## src/design/i2cm_pkg.sv

```systemverilog
// i2cm_pkg: word types, command codes and constants for the I2C master bit engine.
// Standalone package; imported by i2c_master_bit_engine_top.
`default_nettype none

package i2cm_pkg;

	// Command codes carried in the mode field
	localparam logic [2:0] MODE_TICK  = 3'd0;
	localparam logic [2:0] MODE_START = 3'd1;
	localparam logic [2:0] MODE_WRITE = 3'd2;
	localparam logic [2:0] MODE_READ  = 3'd3;
	localparam logic [2:0] MODE_STOP  = 3'd4;

	// Status codes
	localparam logic [1:0] STAT_ACK      = 2'd0;
	localparam logic [1:0] STAT_ADDR_NAK = 2'd1;
	localparam logic [1:0] STAT_DATA_NAK = 2'd2;

	// Address byte assembly
	localparam logic [7:0] ADDR_MASK = 8'hfe;
	localparam logic [7:0] DIR_MASK  = 8'h01;

	// Register reset value
	localparam logic [7:0] SLOT_TICKS_RST = 8'd8;

	// Line levels: bit 1 SCL, bit 0 SDA
	localparam logic [1:0] LINES_IDLE = 2'b11;

	typedef struct packed {
		logic [2:0] mode;
		logic [7:0] data_byte;
		logic       read_dir;
		logic       ack_after_read;
		logic       sda_in;
	} cmd_word_t;

	typedef struct packed {
		logic       scl_out;
		logic       sda_out;
		logic       busy_res;
		logic [7:0] rx_byte;
		logic       rx_valid;
		logic [1:0] status;
		logic       done_res;
	} rsp_word_t;

endpackage

`default_nettype wire

```

## src/design/i2c_master_bit_engine_top.sv

```systemverilog
// i2c_master_bit_engine_top: bit-level I2C master, one input word per bus tick.
// Depends on i2cm_pkg for word types, command codes and constants.
`default_nettype none

// Each accepted command word is one tick of the bus engine and produces exactly one
// response word carrying the SCL/SDA drive levels, busy, done, status and the last
// received byte. The engine takes one word every clock cycle while cmd_stall is low; a response word
// is presented once its command word has passed the input register and then the response register,
// and waits there as long as the response side stalls.
// Commands (start plus address, write, read, stop) are taken only while the engine is
// idle and are otherwise ignored. Each waveform slot lasts slot_ticks ticks (zero acts
// as one); write slot_ticks through the cfg port only while the engine is idle.
module i2c_master_bit_engine_top
	import i2cm_pkg::*;
(
	input  wire logic      clk,
	input  wire logic      arst_n,
	input  wire logic      cmd_valid,
	output logic           cmd_stall,
	input  wire cmd_word_t cmd_word,
	output logic           rsp_valid,
	input  wire logic      rsp_stall,
	output rsp_word_t      rsp_word,
	input  wire logic      cfg_valid,
	output logic           cfg_ready,
	input  wire logic [7:0] cfg_data
);

	typedef enum logic [3:0] {
		PH_IDLE, PH_PREP_LOW, PH_PREP_HIGH, PH_FALL,
		PH_WB_LOW, PH_WB_HIGH, PH_WA_LOW, PH_WA_HIGH,
		PH_RB_LOW, PH_RB_HIGH, PH_RA_LOW, PH_RA_HIGH,
		PH_SP_LOW, PH_SP_HIGH, PH_SP_RISE
	} phase_t;

	// Line levels driven on entry to a phase; idle keeps the current levels
	function automatic logic [1:0] enter_lines(phase_t p, logic [7:0] sb, logic [3:0] bp,
			logic ack, logic [1:0] cur);
		logic bitv;
		logic ackl;
		bitv = sb[3'd7 - bp[2:0]];
		ackl = ~ack;
		unique case (p)
			PH_PREP_LOW:  enter_lines = 2'b01;
			PH_PREP_HIGH: enter_lines = 2'b11;
			PH_FALL:      enter_lines = 2'b10;
			PH_WB_LOW:    enter_lines = {1'b0, bitv};
			PH_WB_HIGH:   enter_lines = {1'b1, bitv};
			PH_WA_LOW:    enter_lines = 2'b01;
			PH_WA_HIGH:   enter_lines = 2'b11;
			PH_RB_LOW:    enter_lines = 2'b01;
			PH_RB_HIGH:   enter_lines = 2'b11;
			PH_RA_LOW:    enter_lines = {1'b0, ackl};
			PH_RA_HIGH:   enter_lines = {1'b1, ackl};
			PH_SP_LOW:    enter_lines = 2'b00;
			PH_SP_HIGH:   enter_lines = 2'b10;
			PH_SP_RISE:   enter_lines = 2'b11;
			default:      enter_lines = cur;
		endcase
	endfunction

	// Input register
	logic      valid_s1;
	cmd_word_t word_s1;
	logic      advance;

	// Engine state
	phase_t     phase_q;
	logic [3:0] bit_q;
	logic [7:0] shift_q;
	logic [7:0] cnt_q;
	logic       addr_q;
	logic       ack_q;
	logic [1:0] lines_q;
	logic [1:0] status_q;
	logic [7:0] rx_q;
	logic [7:0] slot_q;

	// Next state
	phase_t     phase_d;
	logic [3:0] bit_d;
	logic [7:0] shift_d;
	logic [7:0] cnt_d;
	logic       addr_d;
	logic       ack_d;
	logic [1:0] lines_d;
	logic [1:0] status_d;
	logic [7:0] rx_d;
	rsp_word_t  rsp_d;

	logic       busy;
	logic [1:0] lines_shown;
	logic [7:0] ticks;
	logic       rxv;
	logic       done;

	assign advance   = valid_s1 & (~rsp_valid | ~rsp_stall);
	assign cmd_stall = valid_s1 & ~advance;
	assign cfg_ready = 1'b1;
	assign ticks     = (slot_q == 8'd0) ? 8'd1 : slot_q;

	// Compute one bus tick: command launch, then slot timing
	always_comb begin
		phase_d  = phase_q;
		bit_d    = bit_q;
		shift_d  = shift_q;
		cnt_d    = cnt_q;
		addr_d   = addr_q;
		ack_d    = ack_q;
		lines_d  = lines_q;
		status_d = status_q;
		rx_d     = rx_q;
		rxv      = 1'b0;
		done     = 1'b0;

		// Launch a command when idle
		if (phase_q == PH_IDLE) begin
			unique case (word_s1.mode)
				MODE_START: begin
					status_d = STAT_ACK;
					bit_d    = 4'd0;
					shift_d  = (word_s1.data_byte & ADDR_MASK) |
						({7'd0, word_s1.read_dir} & DIR_MASK);
					addr_d   = 1'b1;
					phase_d  = (lines_q == LINES_IDLE) ? PH_FALL : PH_PREP_LOW;
				end
				MODE_WRITE: begin
					status_d = STAT_ACK;
					bit_d    = 4'd0;
					shift_d  = word_s1.data_byte;
					addr_d   = 1'b0;
					phase_d  = PH_WB_LOW;
				end
				MODE_READ: begin
					status_d = STAT_ACK;
					bit_d    = 4'd0;
					ack_d    = word_s1.ack_after_read;
					shift_d  = 8'd0;
					phase_d  = PH_RB_LOW;
				end
				MODE_STOP: begin
					status_d = STAT_ACK;
					bit_d    = 4'd0;
					phase_d  = PH_SP_LOW;
				end
				default: begin
				end
			endcase
			if (phase_d != PH_IDLE) begin
				cnt_d   = 8'd0;
				lines_d = enter_lines(phase_d, shift_d, bit_d, ack_d, lines_q);
			end
		end

		busy        = (phase_d != PH_IDLE);
		lines_shown = lines_d;

		// Advance the slot counter and step the sequence at slot end
		if (busy) begin
			cnt_d = cnt_d + 8'd1;
			if (cnt_d >= ticks) begin
				unique case (phase_d)
					PH_PREP_LOW:  phase_d = PH_PREP_HIGH;
					PH_PREP_HIGH: phase_d = PH_FALL;
					PH_FALL:      phase_d = PH_WB_LOW;
					PH_WB_LOW:    phase_d = PH_WB_HIGH;
					PH_WB_HIGH: begin
						bit_d   = bit_d + 4'd1;
						phase_d = (bit_d >= 4'd8) ? PH_WA_LOW : PH_WB_LOW;
					end
					PH_WA_LOW:    phase_d = PH_WA_HIGH;
					PH_WA_HIGH: begin
						if (word_s1.sda_in) begin
							status_d = addr_d ? STAT_ADDR_NAK : STAT_DATA_NAK;
							phase_d  = PH_SP_LOW;
						end else begin
							done    = 1'b1;
							phase_d = PH_IDLE;
						end
					end
					PH_RB_LOW:    phase_d = PH_RB_HIGH;
					PH_RB_HIGH: begin
						shift_d = {shift_d[6:0], word_s1.sda_in};
						bit_d   = bit_d + 4'd1;
						phase_d = (bit_d >= 4'd8) ? PH_RA_LOW : PH_RB_LOW;
					end
					PH_RA_LOW:    phase_d = PH_RA_HIGH;
					PH_RA_HIGH: begin
						rx_d    = shift_d;
						rxv     = 1'b1;
						done    = 1'b1;
						phase_d = PH_IDLE;
					end
					PH_SP_LOW:    phase_d = PH_SP_HIGH;
					PH_SP_HIGH:   phase_d = PH_SP_RISE;
					default: begin
						done    = 1'b1;
						phase_d = PH_IDLE;
					end
				endcase
				cnt_d   = 8'd0;
				lines_d = enter_lines(phase_d, shift_d, bit_d, ack_d, lines_d);
			end
		end

		rsp_d.scl_out  = lines_shown[1];
		rsp_d.sda_out  = lines_shown[0];
		rsp_d.busy_res = busy;
		rsp_d.rx_byte  = rx_d;
		rsp_d.rx_valid = rxv;
		rsp_d.status   = status_d;
		rsp_d.done_res = done;
	end

	// Capture the incoming word whenever the input side is not stalled
	always_ff @(posedge clk or negedge arst_n) begin
		if (!arst_n) begin
			valid_s1 <= 1'b0;
			word_s1  <= '0;
		end else if (!cmd_stall) begin
			valid_s1 <= cmd_valid;
			word_s1  <= cmd_word;
		end
	end

	// Hold engine state, the slot register and the response word
	always_ff @(posedge clk or negedge arst_n) begin
		if (!arst_n) begin
			phase_q   <= PH_IDLE;
			bit_q     <= 4'd0;
			shift_q   <= 8'd0;
			cnt_q     <= 8'd0;
			addr_q    <= 1'b0;
			ack_q     <= 1'b0;
			lines_q   <= LINES_IDLE;
			status_q  <= STAT_ACK;
			rx_q      <= 8'd0;
			slot_q    <= SLOT_TICKS_RST;
			rsp_valid <= 1'b0;
			rsp_word  <= '0;
		end else begin
			if (cfg_valid && cfg_ready) begin
				slot_q <= cfg_data;
			end
			if (advance) begin
				phase_q  <= phase_d;
				bit_q    <= bit_d;
				shift_q  <= shift_d;
				cnt_q    <= cnt_d;
				addr_q   <= addr_d;
				ack_q    <= ack_d;
				lines_q  <= lines_d;
				status_q <= status_d;
				rx_q     <= rx_d;
				rsp_word <= rsp_d;
			end
			if (advance) begin
				rsp_valid <= 1'b1;
			end else if (!rsp_stall) begin
				rsp_valid <= 1'b0;
			end
		end
	end

	// A finished command always reports busy on its done tick
	a_done_busy: assert property (@(posedge clk) disable iff (!arst_n)
		rsp_valid |-> (!rsp_word.done_res || rsp_word.busy_res))
		else $error("done without busy");

	// A received byte is only flagged on the last tick of a read
	a_rxv_done: assert property (@(posedge clk) disable iff (!arst_n)
		rsp_valid |-> (!rsp_word.rx_valid || rsp_word.done_res))
		else $error("rx_valid without done");

	// The bit counter never runs past one byte
	a_bit_range: assert property (@(posedge clk) disable iff (!arst_n)
		bit_q <= 4'd8)
		else $error("bit position out of range");

	// The status code never takes the unused encoding
	a_status: assert property (@(posedge clk) disable iff (!arst_n)
		status_q != 2'd3)
		else $error("bad status code");

endmodule

`default_nettype wire
```
==> src/rtl/qrv_sqrt.sv <==
module qrv_sqrt #(
   parameter int X_W = 65
) (
   input  logic                     clock,
   input  logic [X_W-1:0]           rad,
   output logic [(X_W+1)/2-1:0]     root
);
   localparam int R_W  = (X_W + 1) / 2;
   localparam int RM_W = R_W + 2;
   localparam int P_W  = 2 * R_W;

   // One result bit per stage; stage i holds the partial root after i+1 digits.
   logic [RM_W-1:0] rem_ff  [0:R_W-1];
   logic [R_W-1:0]  root_ff [0:R_W-1];
   logic [P_W-1:0]  rad_ff  [0:R_W-1];

   genvar i;
   for (i = 0; i < R_W; i++) begin : g_step
      logic [RM_W-1:0] rem_src;
      logic [R_W-1:0]  root_src;
      logic [P_W-1:0]  rad_src;
      logic [RM_W+1:0] cand;
      logic [RM_W+1:0] trial;
      logic [RM_W-1:0] rem_in;
      logic [R_W-1:0]  root_in;

      if (i == 0) begin : g_first
         assign rem_src  = '0;
         assign root_src = '0;
         assign rad_src  = P_W'(rad);
      end else begin : g_next
         assign rem_src  = rem_ff[i-1];
         assign root_src = root_ff[i-1];
         assign rad_src  = rad_ff[i-1];
      end

      always_comb begin
         cand  = {rem_src, rad_src[P_W-1 -: 2]};
         trial = (RM_W + 2)'({root_src, 2'b01});
         if (cand >= trial) begin
            rem_in  = RM_W'(cand - trial);
            root_in = {root_src[R_W-2:0], 1'b1};
         end else begin
            rem_in  = RM_W'(cand);
            root_in = {root_src[R_W-2:0], 1'b0};
         end
      end

      always_ff @(posedge clock) begin
         rem_ff[i]  <= rem_in;
         root_ff[i] <= root_in;
         rad_ff[i]  <= {rad_src[P_W-3:0], 2'b00};
      end
   end

   assign root = root_ff[R_W-1];

endmodule

==> config.mk <==
export PLATFORM = sky130hd
export DESIGN_NAME = qrv_sqrt
export DESIGN_NICKNAME = d
export VERILOG_FILES = /design/src/rtl/qrv_sqrt.sv
export SDC_FILE = /design/constraint.sdc
export NUM_CORES = 2
export LEC_CHECK = 0
export ABC_CLOCK_PERIOD_IN_PS = 5030
export BUFFER_PORTS_ARGS = -buffer_cell sky130_fd_sc_hd__buf_2
export CORE_AREA = 2 2 498 500
export DETAILED_ROUTE_END_ITERATION = 10
export DIE_AREA = 0 0 500 502
export GPL_ROUTABILITY_DRIVEN = 1
export PLACE_DENSITY = 0.55
export SETUP_SLACK_MARGIN = 0.02
export SLEW_MARGIN = 0
export SYNTH_ARGS = -nofsm -noshare
export SYNTH_HDL_FRONTEND = slang
export SYNTH_MEMORY_MAX_BITS = 65536
export SYNTH_SLANG_ARGS = --single-unit
==> constraint.sdc <==
create_clock -name clock -period 5.03 [get_ports clock]
set_input_delay 0.503 -clock clock [delete_from_list [all_inputs] [get_ports clock]]
set_output_delay 0.503 -clock clock [all_outputs]
set_load 0.03 [all_outputs]
* Word level (Yosys, flattened, before mapping)
Memories as Yosys holds them, arrays and structs flattened.
Cells that the tools add are included.
** Operators by class
- Magnitude comparators :: 33
- Muxes and demuxes :: 66
- Add/subtract/negate cells :: 33
** Operators by type and width (number)
- greater-or-equal comparator 37 x 35 -> 1 bit :: 32
- two-way mux 35 bit :: 33
- subtractor 35 bit :: 32
- two-way mux 1 bit :: 33
- subtractor 1 x 1 -> 2 bit, second input constant :: 1
- greater-or-equal comparator 1 bit, second input constant :: 1
** Storage, ports and cells
- Bits in registers :: 0
- Input bits :: 66
- Memories kept :: 3
- RAM bits :: 4356
** Memories
- rad_ff :: depth 33, width 64, read ports 32, clocked after Yosys merged registers in 0, write ports 33, line 15 : logic [P_W-1:0] rad_ff [0:R_W-1];
- rem_ff :: depth 33, width 35, read ports 32, clocked after Yosys merged registers in 0, write ports 33, line 13 : logic [RM_W-1:0] rem_ff [0:R_W-1];
- root_ff :: depth 33, width 33, read ports 33, clocked after Yosys merged registers in 0, write ports 33, line 14 : logic [R_W-1:0] root_ff [0:R_W-1];

* Logic depth before layout (Yosys ltp)
An unclocked memory read counts as a cell.
- Word-level depth :: 3
- Mapped depth :: 15
- Mapped depth without buffers :: 13

* Worst setup path before layout
No wires, ideal clock.
- Path kind :: register -> register
- Start :: memory root_ff[1][39] in the netlist's numbering
- End :: memory rem_ff[0][660] in the netlist's numbering
- Period minus slack after synthesis :: 3.505 ns
- Data required time :: 4.957 ns
- Setup slack :: 1.525 ns
- Cell stages (with the launch flop) :: 13
- Data arrival time :: 3.433 ns
- Path through :: dfxtp_1 -> inv_1 -> ha_1 -> and3_1 -> and3_1 -> a221oi_1 -> o211ai_1 -> a2111oi_0 -> o31ai_1 -> a2111oi_2 -> a221oi_1 -> nand3b_1 -> xnor2_1
** RTL lines (line)
- start: declaration :: 14
- end: declaration :: 13

==> reports/results.ini <==
[detailed_routing]
vias = 66105
drc = 0
drtIter0Drc = 3569
detail_route.wl_per_cell_um = 15.9
dr.pass1.iters = 5
via_per_inst = 4.93
finalWirelength_um = 213000
antenna_left = 0

[placed_design]
gp_congestion = 0.893
io_buffers = 98
dpl_worst_slack_ns = 1.01
dpl.hpwl_um = 162000
dpl_cell_area_um2 = 102000

[global_route]
grt_first_pass_wirelength_um = 342000
first_global_vias = 65262
grt-ovfl-total = 0
globalRouteTotalUtil_pct = 16.8
antenna_found_initial = 5
grt_max_degree = 61

[min_path]
hp-start = rad[23]
min_path_cells = 2
min_path_type = in2reg

[final_layout]
nFillCells = 22871
nets = 10624
multi_input_area_um2 = 40700
final_area_um2 = 113000
drive_above_1_share_pct = 7.53
finish.utilization_pct = 46.0
final-seq-area_um2 = 53600
area_growth_syn_to_layout_pct = 15.3

[clocking]
cts_resized = 0
clk_latency_ns = 0.91
cts.root.buffer_cell = clkbuf_16
path_clk_slew_ns = 0.06
cts_tree = built
hold_buffers = 65
cts_max_level = 5
cts_max_path_buffers = 4
clkSinkCount = 2679
cts_made_buffers = 298
cts_setup_buffers = 0

[synth]
syn_avg_cell_area_um2 = 10.1
synth_most_common_cell = dfxtp_1
yosys_warnings = 0
yosysSeqAreaShare_pct = 54.9
ys.flop_type = dfxtp_1
yosys.area.top_type = dfxtp_1
ys_ff_latch = 2679
synth_top_area_share_pct = 54.9
ys_types = 89
synth_common_cells = dfxtp_1, inv_1, nand2_1, ha_1, o21ai_0
synth_edf_count = 0
synth_async_sr_flop_share_pct = 0
synthCells = 9650
ys_top_cells_by_area = dfxtp_1, ha_1, xnor2_1
synth_nets = 10310
synth_area_um2 = 97800

[die]
die_area_um2 = 251000
initial_core_util_pct = 39.9
placementRows = 182
die_w_um = 500
coreArea_um2 = 245000
io_pins = 99
die_h_um = 502

[power_and_ir_drop]
clkPwrFrac_pct = 38.3
cellPowerDensity_nw_per_um2 = 504
p_seq_share_pct = 47.8
p_sw_share_pct = 26.9
p_comb_share_pct = 14.0
p_switching_w = 0.0153
ir_drop_v = 0.000314
p_leak_nw = 52.2
p_int_w = 0.0415

[sta]
tns_ns = 0
clock_skew_ns = 0.0750
slew-limit-headroom_pct = 26.2
min_period_ns = 4.11
period_share_pct = 81.6
hold_slack_ns = 0.216
rsz0062_at_grt = no
hold_viol = 0
tightestPinTransition_ns = 1.09
setup_viol = 0
drv_slew = 0
timing.fmax_mhz = 244
worst_slack_ns = 0.924

[worst_setup_path]
r2r-start = root_ff[1][39]$_DFF_P_
path_max_fanout = 36
startpoint = root_ff[1][39]$_DFF_P_
required_ns = 5.80
reg2reg_depth = 14
arrival_ns = 4.87
critPathCaptureType = register
critPathKind = reg2reg
critPathLaunchType = register

[run_status]
status = complete, no violations

[job]
drv_cap = 0

## layout by cell type, fill, tap and decap left out, drive strengths merged, types with 121 or more instances in the layout
cell / instances
buf: 132
inv: 789
nor2: 523
o21ai: 552
dfxtp: 2679
nor4: 124
xor2: 400
a21oi: 538
xnor2: 464
a21o: 266
nor3: 233
clkbuf: 392
nand3: 158
ha: 594
or3: 121
nand2: 730
nand2b: 132
## worst paths after layout
| kind | end | slack (ns) |
|---|---|---|
| max | rem_ff[0][664]$_DFF_P_ | 0.92 |
| min | rad_ff[0][23]$_DFF_P_ | 0.22 |
| max reg2reg | rem_ff[0][664]$_DFF_P_ | 0.92 |
| min reg2reg | rad_ff[0][667]$_DFF_P_ | 0.29 |
## cell families (layout without fill, tap and decap cells)
kind of cell               after synthesis  after routing  synth area share, %
DFF                                   2679           2679                 54.9
adders and majority gates              594            594                 7.60
xor gates and xnor gates               864            864                 7.74
buffers and inverters                  957           1488                 3.68
other                                    1              4              0.00384
and+or+nand+nor                       2524           2524                 12.8
muxes                                   81             81                0.912
AOI/OAI and AO/OA                     1950           1950                 12.4
## flip-flops by register name, summed over array words and instances, names as in the netlist
signal   count
rad_ff    1056
rem_ff    1062
root_ff    561
## metrics by stage
step           total power (W)  std cells
5_1_grt                 0.0598      13403
2_1_floorplan           0.0327       9650
6_report                0.0568      13404
4_1_cts                 0.0576      13401
3_3_place_gp            0.0354      12819
3_5_place_dp            0.0355      12819
## power groups by stage
stage | clock network [W] | logic, W | registers, W
after floorplan | 0 | 0.00621 | 0.0265
after detailed placement | 0 | 0.00787 | 0.0276
after global placement | 0 | 0.00777 | 0.0276
after global routing | 0.0233 | 0.00894 | 0.0275
after CTS | 0.0225 | 0.00797 | 0.0272
final | 0.0217 | 0.00794 | 0.0271
## per-layer routing
metal / track usage, % / vias to the layer above / wire, um
met1: 20.1 / 30790 / 92100
met3: 2.51 / 417 / 8420
met4: 6.11 / 0 / 6660
met5: 0 / - / 0
li1: - / 33645 / -
met2: 30.2 / 1253 / 106000
## layout make-up
cell class	count	share of cell area, %
inverter	774	2.58
clock buffer	392	7.44
multi-input combinational	6014	36.1
sequential	2679	47.6
tap	3220	3.57
clock inverter	125	1.42
antenna	3	0.00666
timing repair buffer	197	1.25
## critical path, stage by stage, from the launching register on
cell and delay (ns):
dfxtp_1 0.32, inv_1 0.04, ha_1 0.34, and3_1 0.24
and3_1 0.20, a221oi_1 0.45, o211ai_1 0.18, a2111oi_0 0.64
o31ai_1 0.27, a2111oi_4 0.39, buf_4 0.38, a221oi_1 0.09
buf_4 0.19, nand3_1 0.10, xnor2_1 0.12
No activity file was read; power rests on OpenSTA's default activity.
○ ○ ○ ○ ○ ○ ○
Restate word for word the lines in the material above from the one with "p_switching_w = 0.0153" to the one with "path_max_fanout = 36"; both of those lines count, and nothing else does.

Exercise response:
p_switching_w = 0.0153
ir_drop_v = 0.000314
p_leak_nw = 52.2
p_int_w = 0.0415

[sta]
tns_ns = 0
clock_skew_ns = 0.0750
slew-limit-headroom_pct = 26.2
min_period_ns = 4.11
period_share_pct = 81.6
hold_slack_ns = 0.216
rsz0062_at_grt = no
hold_viol = 0
tightestPinTransition_ns = 1.09
setup_viol = 0
drv_slew = 0
timing.fmax_mhz = 244
worst_slack_ns = 0.924

[worst_setup_path]
r2r-start = root_ff[1][39]$_DFF_P_
path_max_fanout = 36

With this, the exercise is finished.